We realized that metrics should be actionable, as in being able to translate into specific actions to improve on them. But also, they should be able to support goals on different time span. Because affiliates and individual contributors set their goals and establish milestones in order to encourage the community.
Community Criteria
- Metrics should be already in use or have some clarity and consensus of their value among stakeholders.
- Metrics should have some actionability and encourage immediate change.
- Metrics should be designed to both support and short-term and long-term goal setting.
Final choice of metrics
[edit]The final choice of metrics fulfils the different criteria. As an initial set, they are these three:
- Selection (Number of articles for each category of the gap). e.g., number of articles for each country for the geography gap.
- Extent-Score (indicator similar to wikirank to explain the degree of completion/quality of articles based on length, # sections, # images). The extent-score will explain “how good” the articles in each category are.
- Visibility (Percentage of articles for each category in spaces like the “Main Page” or the group of “Featured articles”).
The first metric is the number of items (Selection). This is the result of mapping articles to the content gap, and it stands out as the most obvious and necessary metric. Editors need to know the number of articles created for a specific category or the imbalance between two (i.e., men biographies vs women biographies).
The second metric is a compound-quality score, which indicates the degree of completion of an article. This is a compound metric which encompasses length, # sections, # images, among other aspects.

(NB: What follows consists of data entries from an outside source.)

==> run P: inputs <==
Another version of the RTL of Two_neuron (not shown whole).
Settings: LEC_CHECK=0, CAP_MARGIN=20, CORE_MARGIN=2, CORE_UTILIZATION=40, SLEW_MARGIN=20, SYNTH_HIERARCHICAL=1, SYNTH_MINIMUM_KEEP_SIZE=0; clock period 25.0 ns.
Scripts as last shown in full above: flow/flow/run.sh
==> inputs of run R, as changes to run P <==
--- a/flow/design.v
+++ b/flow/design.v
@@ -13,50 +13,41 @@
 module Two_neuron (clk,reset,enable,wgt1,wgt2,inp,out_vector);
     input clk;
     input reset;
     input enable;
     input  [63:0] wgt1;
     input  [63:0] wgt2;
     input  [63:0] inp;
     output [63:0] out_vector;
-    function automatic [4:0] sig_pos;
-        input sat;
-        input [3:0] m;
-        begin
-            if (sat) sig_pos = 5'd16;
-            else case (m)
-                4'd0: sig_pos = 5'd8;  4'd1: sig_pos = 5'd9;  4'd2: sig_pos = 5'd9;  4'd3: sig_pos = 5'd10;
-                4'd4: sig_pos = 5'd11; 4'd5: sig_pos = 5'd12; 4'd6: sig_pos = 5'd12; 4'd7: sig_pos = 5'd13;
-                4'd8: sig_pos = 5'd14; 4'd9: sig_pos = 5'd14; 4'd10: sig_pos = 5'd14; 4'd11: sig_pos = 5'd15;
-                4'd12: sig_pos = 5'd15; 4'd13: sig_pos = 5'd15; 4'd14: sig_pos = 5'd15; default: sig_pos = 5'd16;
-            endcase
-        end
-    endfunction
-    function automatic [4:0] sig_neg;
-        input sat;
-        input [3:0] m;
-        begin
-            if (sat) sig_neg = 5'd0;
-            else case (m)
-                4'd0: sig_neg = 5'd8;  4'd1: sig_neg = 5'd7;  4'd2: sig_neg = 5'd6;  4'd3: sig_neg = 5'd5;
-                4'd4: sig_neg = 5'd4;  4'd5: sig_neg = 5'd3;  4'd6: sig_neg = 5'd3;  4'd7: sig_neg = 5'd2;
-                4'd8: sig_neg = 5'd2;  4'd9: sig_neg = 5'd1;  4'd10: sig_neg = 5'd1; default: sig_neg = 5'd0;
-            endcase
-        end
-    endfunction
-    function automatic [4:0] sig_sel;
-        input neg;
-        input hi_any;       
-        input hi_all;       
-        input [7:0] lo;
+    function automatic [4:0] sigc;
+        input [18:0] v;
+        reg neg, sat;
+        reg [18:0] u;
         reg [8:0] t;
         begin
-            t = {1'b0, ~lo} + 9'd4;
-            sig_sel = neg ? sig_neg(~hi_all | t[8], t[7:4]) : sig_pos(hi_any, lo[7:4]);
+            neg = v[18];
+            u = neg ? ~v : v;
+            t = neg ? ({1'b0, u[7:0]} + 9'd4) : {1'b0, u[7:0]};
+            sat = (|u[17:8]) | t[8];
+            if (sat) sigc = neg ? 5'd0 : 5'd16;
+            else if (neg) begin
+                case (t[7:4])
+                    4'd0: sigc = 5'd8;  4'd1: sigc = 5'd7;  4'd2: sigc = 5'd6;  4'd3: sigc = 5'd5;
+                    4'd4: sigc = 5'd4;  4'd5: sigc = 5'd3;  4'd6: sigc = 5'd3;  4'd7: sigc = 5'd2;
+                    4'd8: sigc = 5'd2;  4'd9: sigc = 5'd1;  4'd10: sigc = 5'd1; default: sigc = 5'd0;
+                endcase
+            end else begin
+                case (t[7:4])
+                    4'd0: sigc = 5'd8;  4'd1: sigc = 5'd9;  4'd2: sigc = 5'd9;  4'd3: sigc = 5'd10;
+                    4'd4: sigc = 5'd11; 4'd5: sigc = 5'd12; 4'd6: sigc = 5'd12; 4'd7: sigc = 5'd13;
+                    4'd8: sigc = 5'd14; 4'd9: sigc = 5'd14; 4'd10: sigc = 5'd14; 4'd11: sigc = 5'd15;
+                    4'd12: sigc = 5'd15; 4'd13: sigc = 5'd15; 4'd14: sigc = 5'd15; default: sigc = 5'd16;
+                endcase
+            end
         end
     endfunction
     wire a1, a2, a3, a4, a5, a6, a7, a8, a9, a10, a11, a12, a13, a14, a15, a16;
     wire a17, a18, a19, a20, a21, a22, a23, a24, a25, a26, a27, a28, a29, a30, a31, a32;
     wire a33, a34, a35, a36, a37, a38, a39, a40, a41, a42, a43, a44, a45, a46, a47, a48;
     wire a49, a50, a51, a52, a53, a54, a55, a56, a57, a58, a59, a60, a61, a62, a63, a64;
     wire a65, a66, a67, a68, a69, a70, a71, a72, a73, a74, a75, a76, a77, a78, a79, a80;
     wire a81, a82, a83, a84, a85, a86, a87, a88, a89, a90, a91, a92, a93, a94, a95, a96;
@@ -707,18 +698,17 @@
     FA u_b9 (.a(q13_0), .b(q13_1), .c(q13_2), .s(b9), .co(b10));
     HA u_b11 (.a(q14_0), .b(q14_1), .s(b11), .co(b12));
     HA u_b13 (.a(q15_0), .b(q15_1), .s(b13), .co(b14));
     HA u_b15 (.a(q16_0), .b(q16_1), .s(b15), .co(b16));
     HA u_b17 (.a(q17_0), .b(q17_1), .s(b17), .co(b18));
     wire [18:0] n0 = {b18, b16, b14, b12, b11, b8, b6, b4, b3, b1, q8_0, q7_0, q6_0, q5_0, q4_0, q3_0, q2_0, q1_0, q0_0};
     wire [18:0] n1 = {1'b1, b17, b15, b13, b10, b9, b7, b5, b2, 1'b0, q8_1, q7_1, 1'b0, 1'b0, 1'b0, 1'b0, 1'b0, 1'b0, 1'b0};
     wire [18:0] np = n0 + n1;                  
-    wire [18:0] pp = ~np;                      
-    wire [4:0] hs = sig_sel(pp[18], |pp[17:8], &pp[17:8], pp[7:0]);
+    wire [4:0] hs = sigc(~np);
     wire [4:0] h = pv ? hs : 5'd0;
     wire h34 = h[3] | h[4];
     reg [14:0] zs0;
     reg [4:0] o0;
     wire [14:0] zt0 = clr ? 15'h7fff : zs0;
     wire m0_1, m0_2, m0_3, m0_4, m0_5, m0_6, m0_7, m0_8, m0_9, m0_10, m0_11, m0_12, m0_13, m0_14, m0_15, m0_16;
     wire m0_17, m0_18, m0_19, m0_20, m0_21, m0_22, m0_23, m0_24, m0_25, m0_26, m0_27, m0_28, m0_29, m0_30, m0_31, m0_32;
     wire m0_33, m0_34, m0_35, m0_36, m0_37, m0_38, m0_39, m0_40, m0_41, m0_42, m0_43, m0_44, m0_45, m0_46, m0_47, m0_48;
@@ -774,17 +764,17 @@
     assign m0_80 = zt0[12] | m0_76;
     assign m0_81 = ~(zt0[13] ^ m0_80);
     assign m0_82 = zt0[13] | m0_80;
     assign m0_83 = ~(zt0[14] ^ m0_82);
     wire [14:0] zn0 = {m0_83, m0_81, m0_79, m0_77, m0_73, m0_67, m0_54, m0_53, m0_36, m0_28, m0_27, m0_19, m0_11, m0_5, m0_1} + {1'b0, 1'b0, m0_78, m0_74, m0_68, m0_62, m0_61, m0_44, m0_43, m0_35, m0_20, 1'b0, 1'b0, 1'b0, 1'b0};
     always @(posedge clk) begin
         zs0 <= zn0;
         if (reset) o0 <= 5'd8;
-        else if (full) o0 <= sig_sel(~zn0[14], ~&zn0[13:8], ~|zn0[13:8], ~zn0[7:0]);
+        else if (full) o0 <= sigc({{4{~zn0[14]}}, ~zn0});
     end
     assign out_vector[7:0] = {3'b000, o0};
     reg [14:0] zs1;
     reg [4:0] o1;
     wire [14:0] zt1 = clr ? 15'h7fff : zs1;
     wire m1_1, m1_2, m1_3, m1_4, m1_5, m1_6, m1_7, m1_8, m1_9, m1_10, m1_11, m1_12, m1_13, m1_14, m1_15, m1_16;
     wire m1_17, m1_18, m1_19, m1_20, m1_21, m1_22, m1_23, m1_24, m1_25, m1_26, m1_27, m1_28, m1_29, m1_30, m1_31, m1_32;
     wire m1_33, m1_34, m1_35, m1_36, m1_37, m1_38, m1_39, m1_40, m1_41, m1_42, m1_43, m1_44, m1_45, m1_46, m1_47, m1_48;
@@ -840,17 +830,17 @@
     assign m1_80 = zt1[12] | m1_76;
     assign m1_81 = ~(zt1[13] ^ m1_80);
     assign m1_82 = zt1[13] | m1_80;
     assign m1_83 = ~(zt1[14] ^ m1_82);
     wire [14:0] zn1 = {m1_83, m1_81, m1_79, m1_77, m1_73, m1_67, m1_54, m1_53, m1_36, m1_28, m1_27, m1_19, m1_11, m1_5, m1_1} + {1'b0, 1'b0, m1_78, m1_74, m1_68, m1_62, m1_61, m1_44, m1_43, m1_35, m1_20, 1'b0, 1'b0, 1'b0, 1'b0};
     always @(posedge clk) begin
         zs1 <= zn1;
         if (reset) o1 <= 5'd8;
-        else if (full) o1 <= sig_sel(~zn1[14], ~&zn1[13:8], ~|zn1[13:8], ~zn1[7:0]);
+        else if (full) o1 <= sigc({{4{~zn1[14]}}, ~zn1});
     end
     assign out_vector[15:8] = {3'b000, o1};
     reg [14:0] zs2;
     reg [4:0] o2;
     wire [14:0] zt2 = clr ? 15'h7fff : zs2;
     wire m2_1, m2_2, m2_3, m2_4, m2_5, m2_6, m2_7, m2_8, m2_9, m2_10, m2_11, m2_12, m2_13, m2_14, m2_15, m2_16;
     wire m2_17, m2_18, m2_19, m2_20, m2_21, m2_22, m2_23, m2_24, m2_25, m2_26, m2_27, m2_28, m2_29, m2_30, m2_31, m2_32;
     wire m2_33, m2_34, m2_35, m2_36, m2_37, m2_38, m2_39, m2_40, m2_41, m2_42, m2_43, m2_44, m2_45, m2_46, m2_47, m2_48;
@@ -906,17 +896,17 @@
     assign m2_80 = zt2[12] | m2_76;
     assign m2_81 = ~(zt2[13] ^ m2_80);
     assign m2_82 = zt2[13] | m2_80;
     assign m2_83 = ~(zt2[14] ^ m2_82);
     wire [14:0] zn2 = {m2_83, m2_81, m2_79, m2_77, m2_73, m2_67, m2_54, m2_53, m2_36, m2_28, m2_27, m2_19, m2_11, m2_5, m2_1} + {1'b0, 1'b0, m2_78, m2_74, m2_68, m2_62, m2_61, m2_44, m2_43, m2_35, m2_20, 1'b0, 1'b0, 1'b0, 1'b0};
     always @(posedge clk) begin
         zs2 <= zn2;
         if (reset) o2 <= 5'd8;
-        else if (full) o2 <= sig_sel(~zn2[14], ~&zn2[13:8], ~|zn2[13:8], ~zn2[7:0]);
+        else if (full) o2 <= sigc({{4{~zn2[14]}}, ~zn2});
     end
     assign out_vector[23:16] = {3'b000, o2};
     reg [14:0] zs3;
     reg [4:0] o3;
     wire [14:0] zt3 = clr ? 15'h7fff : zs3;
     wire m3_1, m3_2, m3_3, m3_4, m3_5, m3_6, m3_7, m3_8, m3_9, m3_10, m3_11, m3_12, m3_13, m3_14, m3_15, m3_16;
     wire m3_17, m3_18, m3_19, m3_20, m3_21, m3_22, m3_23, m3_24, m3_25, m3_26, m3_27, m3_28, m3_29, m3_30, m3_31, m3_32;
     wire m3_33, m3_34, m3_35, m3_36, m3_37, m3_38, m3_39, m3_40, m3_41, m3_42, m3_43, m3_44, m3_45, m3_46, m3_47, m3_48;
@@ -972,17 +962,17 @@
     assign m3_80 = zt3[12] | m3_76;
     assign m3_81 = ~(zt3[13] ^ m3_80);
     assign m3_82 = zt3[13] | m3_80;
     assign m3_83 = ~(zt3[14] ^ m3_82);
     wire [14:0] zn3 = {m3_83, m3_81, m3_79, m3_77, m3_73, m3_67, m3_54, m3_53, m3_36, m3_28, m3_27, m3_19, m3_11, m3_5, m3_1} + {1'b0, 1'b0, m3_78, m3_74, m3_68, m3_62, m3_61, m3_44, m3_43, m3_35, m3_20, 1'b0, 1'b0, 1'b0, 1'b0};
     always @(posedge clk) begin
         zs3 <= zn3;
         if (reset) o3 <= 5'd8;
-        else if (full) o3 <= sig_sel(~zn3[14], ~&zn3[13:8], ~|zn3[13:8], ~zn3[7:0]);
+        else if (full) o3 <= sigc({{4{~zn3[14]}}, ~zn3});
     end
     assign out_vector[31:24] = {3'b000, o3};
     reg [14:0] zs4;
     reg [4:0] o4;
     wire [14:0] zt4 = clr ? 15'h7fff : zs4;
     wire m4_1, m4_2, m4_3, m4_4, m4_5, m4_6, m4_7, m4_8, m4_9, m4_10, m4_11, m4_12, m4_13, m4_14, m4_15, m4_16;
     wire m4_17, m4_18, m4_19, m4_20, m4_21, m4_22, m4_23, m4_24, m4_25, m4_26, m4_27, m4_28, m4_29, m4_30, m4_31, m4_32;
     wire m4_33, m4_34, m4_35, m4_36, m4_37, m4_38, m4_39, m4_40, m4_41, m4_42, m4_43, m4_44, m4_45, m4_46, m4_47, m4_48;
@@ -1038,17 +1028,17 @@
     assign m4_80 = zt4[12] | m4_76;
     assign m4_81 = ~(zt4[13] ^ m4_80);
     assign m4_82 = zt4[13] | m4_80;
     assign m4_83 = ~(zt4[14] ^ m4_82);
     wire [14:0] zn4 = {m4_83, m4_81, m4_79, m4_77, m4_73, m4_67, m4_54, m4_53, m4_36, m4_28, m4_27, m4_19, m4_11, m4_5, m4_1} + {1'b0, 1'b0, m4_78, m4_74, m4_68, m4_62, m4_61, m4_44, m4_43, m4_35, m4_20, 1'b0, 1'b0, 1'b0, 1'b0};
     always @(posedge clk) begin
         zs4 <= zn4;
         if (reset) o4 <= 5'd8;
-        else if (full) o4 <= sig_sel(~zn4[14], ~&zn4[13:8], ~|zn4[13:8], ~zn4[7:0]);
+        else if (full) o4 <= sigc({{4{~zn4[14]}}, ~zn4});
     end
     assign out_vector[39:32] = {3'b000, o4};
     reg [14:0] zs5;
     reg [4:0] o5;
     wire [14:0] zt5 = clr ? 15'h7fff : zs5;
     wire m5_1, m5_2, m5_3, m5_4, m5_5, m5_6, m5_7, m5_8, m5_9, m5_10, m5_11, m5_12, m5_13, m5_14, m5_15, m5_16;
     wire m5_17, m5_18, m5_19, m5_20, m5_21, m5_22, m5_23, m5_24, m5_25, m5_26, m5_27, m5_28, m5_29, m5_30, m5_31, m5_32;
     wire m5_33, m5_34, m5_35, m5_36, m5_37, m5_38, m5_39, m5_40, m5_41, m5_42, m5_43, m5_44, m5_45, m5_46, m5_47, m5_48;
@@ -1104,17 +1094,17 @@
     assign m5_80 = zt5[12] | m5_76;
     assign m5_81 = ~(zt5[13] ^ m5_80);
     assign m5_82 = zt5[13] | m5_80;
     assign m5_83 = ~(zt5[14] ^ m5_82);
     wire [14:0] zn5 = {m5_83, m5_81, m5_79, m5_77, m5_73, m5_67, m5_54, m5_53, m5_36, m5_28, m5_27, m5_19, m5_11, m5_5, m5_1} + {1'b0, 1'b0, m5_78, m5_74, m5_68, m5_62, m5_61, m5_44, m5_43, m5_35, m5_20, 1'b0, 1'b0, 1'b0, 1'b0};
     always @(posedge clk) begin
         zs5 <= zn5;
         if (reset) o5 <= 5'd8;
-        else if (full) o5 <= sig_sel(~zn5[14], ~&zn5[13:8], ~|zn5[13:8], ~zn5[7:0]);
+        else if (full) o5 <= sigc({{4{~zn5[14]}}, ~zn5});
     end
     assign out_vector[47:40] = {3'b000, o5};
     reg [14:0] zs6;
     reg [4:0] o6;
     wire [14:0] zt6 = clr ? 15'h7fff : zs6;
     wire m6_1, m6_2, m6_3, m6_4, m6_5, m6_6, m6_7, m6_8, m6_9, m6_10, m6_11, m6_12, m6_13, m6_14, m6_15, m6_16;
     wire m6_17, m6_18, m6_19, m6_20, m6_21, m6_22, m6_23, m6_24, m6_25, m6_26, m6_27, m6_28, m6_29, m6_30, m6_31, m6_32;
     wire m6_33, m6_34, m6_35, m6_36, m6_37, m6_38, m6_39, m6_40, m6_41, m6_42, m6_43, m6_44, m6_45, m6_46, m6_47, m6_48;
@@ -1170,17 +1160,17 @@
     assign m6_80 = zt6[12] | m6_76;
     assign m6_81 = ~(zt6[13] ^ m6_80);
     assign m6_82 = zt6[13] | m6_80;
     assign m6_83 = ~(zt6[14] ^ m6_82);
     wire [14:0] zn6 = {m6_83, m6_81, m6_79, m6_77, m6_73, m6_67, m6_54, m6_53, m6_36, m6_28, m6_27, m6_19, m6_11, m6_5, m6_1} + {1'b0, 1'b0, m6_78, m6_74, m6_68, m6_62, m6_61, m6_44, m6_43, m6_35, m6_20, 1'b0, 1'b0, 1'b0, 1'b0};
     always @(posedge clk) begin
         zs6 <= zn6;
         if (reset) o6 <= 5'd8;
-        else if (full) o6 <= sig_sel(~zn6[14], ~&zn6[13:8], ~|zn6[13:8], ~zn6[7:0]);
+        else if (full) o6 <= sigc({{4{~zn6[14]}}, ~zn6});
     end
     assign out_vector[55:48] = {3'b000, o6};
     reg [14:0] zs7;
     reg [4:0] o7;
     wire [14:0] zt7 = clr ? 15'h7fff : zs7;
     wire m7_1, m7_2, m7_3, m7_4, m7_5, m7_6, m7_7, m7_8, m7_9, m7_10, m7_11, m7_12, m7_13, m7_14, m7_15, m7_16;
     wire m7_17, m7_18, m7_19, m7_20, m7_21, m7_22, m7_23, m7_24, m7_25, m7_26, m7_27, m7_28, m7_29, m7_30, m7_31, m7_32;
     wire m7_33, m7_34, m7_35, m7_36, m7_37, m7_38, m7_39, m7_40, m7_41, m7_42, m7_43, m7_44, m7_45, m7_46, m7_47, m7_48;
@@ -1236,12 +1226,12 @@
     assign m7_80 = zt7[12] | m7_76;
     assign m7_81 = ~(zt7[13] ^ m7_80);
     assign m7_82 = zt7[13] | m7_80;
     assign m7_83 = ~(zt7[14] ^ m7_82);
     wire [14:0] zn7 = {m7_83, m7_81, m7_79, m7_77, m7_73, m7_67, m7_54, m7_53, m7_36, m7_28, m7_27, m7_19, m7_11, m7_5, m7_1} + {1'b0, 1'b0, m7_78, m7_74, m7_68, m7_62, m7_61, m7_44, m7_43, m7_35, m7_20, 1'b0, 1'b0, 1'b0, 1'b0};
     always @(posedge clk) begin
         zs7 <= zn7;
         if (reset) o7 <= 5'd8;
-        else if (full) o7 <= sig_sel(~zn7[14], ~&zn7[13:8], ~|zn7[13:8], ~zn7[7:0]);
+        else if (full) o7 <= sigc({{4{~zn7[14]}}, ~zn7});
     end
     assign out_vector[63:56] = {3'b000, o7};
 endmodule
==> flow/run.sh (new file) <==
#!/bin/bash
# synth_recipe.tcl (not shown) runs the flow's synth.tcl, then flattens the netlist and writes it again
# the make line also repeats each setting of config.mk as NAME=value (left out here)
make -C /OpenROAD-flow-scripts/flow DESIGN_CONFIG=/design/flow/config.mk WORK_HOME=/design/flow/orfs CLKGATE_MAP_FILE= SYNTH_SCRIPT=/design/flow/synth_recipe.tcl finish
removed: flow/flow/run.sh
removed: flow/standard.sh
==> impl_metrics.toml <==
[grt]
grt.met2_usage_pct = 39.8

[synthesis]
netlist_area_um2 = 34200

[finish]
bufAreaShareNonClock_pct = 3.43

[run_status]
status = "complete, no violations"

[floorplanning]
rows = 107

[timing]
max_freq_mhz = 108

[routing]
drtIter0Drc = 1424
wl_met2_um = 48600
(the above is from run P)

Compound metrics can be a good solution for certain dimensions. e.g., in Extent, in which a single indicator like length (in number of Bytes) might be valuable but too similar to number of references or number of images. Therefore, we risk not having orthogonality.
Here we find some tension between what the community would like (“actionability”) and scientific maturity, which tends to create scores. We lean towards the second, as choosing an actionable metric (e.g., number of sources, which fits very well with certain campaigns) may not be enough. Community members work on various aspects.
The third metric is visibility, which is the percentage of articles for each category of a gap that are visible in the Main Page. This has been requested for the Main Page, although it would also make sense to explore its implementation in the Featured Articles, considering that these reviewed articles with a quality distinction that obtain some extra visibility in the project.
These metrics are implemented and can be seen in the form of visualizations.
Unaddressed aspects
[edit]Some very valuable aspects of the content gaps were mentioned in the interviews and have not been addressed.
They would require new original research beyond the scope of this project and will be addressed in the future.
- Deletion process (deletionability)
- Engagement (power dynamics behind the article edit history)
- Different types of references (authority sources)
References
[edit]- ↑ Wagner, Claudia; Garcia, David; Jadidi, Mohsen; Strohmaier, Markus (2015-04-21). "It's a Man's Wikipedia? Assessing Gender Inequality in an Online Encyclopedia". Ninth International AAAI Conference on Web and Social Media. Ninth International AAAI Conference on Web and Social Media.
- ↑ Beytía, P., & Wagner, C. (2021). Visibility Layers: A Framework for Facing the Complexity of the Gender Gap in Wikipedia Content. Available at SSRN 3774293.